International career^{‡}
- 2015: Croatia U20 / 1 / (0)
- 2015: Croatia U21 / 1 / (0)
- 2025–: Palestine / 1 / (0)

= Muhamed Alghoul =

Palestinian football player

Muhamed Alghoul (محمد الغول; born 9 April 1996) is a Palestinian professional footballer who plays as an attacking midfielder for Icelandic club Keflavík. Born in Croatia, he plays for the Palestine national team.

== Early life ==
Alghoul was born in Zagreb, Croatia to a Palestinian father from Gaza, and a Croatian mother of Bosniak descent. He has a younger brother, Khalid, who also plays football. Alghoul is Muslim.

==Club career==
Alghoul started his career with Croatian First League side Lokomotiva, where he made two appearances, before suffering a knee injury. On 5 October 2014, he debuted for Lokomotiva in a 3–0 defeat to Dinamo Zagreb. Before the second half of 2015–16, Alghoul signed for Dubrava in the Croatian Third League.

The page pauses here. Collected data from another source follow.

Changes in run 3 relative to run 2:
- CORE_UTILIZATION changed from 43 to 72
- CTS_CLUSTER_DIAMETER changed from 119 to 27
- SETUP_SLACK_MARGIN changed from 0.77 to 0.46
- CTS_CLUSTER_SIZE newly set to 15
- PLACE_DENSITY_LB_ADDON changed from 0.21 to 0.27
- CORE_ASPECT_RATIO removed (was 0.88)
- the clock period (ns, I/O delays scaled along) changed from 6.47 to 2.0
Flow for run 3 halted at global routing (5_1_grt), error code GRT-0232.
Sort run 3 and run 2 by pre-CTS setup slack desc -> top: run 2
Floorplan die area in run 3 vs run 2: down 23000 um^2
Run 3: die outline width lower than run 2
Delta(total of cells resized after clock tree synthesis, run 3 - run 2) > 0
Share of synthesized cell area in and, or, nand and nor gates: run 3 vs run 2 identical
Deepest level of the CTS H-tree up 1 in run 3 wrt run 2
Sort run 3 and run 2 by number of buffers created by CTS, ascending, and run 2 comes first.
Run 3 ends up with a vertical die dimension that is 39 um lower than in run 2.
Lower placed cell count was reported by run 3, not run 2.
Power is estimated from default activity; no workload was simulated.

In 2018, Alghoul signed for Croatian Second League club Hrvatski Dragovoljac, where he was nicknamed the "Palestinian Luka Modrić". Before the second half of 2018–19, Alghoul signed for FC Dietikon in the Swiss fifth division. In 2019, he returned to Dubrava.

In January 2022, Alghoul moved to Romanian Liga I side Academica Clinceni.

==International career==
Alghoul represented Croatia at under-20 and under-21 levels in 2015.

Eligible to represent Palestine internationally through his father, he was first called up to the national team for the 2021 FIFA Arab Cup. He debuted with Palestine in a friendly 3–0 loss to the Basque Country on 16 November 2025.